You have bumped up against the wall of cringe. What do you do? 

The wall of cringe applies beyond DJing, of course. You want to be a professional freelance writer, and the only writing gigs you can find pay $25 per post—well below minimum wage—and are about a topic that bores you to tears. When you consider how a New York Times editor would think, you face the wall of cringe.

You want to start a marketing agency, and the only projects available are for boring small businesses who don’t have much of a creative vision, a boring brand, and often a very limited budget. Did Ogilvy need to do this? “No, of course not, I’m better than this!” you yell at the wall of cringe.

You want to show up to your community in the hopes of drumming up business opportunities, and the most effective way to do that on your current budget is to get on social media and start shooting vlogs. Great—so not only will you need to break down this wall of cringe, you’re inviting people to watch you do it.

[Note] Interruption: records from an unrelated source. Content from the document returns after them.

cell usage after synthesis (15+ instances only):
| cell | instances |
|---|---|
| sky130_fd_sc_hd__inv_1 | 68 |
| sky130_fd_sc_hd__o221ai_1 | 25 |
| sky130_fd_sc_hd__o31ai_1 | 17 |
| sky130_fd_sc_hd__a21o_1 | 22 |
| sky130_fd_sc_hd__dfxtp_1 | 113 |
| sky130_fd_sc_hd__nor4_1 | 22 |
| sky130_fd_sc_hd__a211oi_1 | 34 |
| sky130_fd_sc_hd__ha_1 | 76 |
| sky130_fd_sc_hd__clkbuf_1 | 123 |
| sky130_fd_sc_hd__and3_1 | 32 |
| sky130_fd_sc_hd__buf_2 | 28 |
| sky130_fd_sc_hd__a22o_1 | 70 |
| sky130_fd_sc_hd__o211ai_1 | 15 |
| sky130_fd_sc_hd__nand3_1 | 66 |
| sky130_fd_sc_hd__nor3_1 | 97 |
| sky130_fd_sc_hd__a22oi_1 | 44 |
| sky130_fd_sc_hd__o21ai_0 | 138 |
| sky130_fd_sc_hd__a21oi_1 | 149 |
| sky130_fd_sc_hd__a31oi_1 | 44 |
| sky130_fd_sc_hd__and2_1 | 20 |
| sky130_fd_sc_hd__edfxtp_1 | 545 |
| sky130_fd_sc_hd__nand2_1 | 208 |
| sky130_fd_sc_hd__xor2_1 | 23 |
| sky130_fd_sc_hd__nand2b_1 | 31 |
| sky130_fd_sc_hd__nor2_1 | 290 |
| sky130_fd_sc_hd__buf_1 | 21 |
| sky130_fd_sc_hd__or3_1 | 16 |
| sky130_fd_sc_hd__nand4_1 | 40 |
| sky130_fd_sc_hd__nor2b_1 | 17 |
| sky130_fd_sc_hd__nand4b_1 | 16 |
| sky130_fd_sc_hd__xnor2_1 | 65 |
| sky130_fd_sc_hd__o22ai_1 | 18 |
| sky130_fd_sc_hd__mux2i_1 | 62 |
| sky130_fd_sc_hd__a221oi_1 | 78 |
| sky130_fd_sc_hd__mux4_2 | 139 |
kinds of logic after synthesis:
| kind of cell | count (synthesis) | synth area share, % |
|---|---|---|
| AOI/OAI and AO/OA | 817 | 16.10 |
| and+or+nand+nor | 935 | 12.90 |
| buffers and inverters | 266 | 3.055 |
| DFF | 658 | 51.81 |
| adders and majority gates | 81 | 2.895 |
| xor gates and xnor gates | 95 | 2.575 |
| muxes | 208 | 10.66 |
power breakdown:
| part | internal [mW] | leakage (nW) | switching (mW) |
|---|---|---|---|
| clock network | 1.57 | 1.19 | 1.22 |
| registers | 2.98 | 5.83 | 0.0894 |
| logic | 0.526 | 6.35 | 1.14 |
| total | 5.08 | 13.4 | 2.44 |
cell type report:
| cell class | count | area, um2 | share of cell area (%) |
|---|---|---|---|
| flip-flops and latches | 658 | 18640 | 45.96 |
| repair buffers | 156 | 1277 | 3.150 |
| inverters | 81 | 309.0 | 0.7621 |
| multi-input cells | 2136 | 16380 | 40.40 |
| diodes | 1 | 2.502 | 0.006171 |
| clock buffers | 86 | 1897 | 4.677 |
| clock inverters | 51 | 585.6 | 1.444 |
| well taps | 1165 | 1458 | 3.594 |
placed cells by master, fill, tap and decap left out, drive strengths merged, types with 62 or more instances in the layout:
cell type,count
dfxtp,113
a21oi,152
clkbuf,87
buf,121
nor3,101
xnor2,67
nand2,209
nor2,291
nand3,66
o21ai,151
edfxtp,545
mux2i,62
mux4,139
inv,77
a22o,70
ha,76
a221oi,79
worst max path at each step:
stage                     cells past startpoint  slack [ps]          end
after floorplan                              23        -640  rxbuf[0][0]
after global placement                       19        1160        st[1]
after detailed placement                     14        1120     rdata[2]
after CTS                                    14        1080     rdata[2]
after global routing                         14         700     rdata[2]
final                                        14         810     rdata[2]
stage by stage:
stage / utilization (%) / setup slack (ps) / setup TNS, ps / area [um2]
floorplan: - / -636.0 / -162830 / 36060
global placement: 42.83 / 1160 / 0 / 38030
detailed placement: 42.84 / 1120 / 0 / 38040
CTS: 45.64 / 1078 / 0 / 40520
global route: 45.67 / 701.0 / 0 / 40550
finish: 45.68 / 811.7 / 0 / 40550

Can you do it? Can you stop being cool long enough to take action and make progress? Can you start off doing a skill badly, knowing that you’ll eventually get good? Do your friends stay cool and just laugh at people, or are they also willing to be as effective as they need to—even if it means being cringe?

There’s a good chance that you’ll need to do some of the stuff you cringe at—maybe all of it, even—in order to get where you need to go. That’s often just what it takes. 

There is no escaping the wall of cringe. It’s there in order to separate the people who are willing to do what it takes to achieve their goals, and people who aren’t.

The most popular recording artist in the world can offer some consolation. “No matter how hard you try to avoid being cringe, you will look back on your life and cringe retrospectively. Cringe is unavoidable over a lifetime,” Taylor Swift says. “Even the term cringe might someday be deemed cringe. I promise you, you’re probably doing or wearing something right now that you will look back on later and find revolting and hilarious. I can’t avoid it, so I don’t try to.”

The only solution is to build your muscle for doing effective things that are also cringe. Leave your cool friends behind, and get used to breaking through the wall of cringe. What waits for you on the other end is worth it.

P.S., Related: When Donald Glover was asked what advice he’d give to his younger self, he says, “Simp hard for life. Be a total simp and a total try-hard, and love that about yourself.”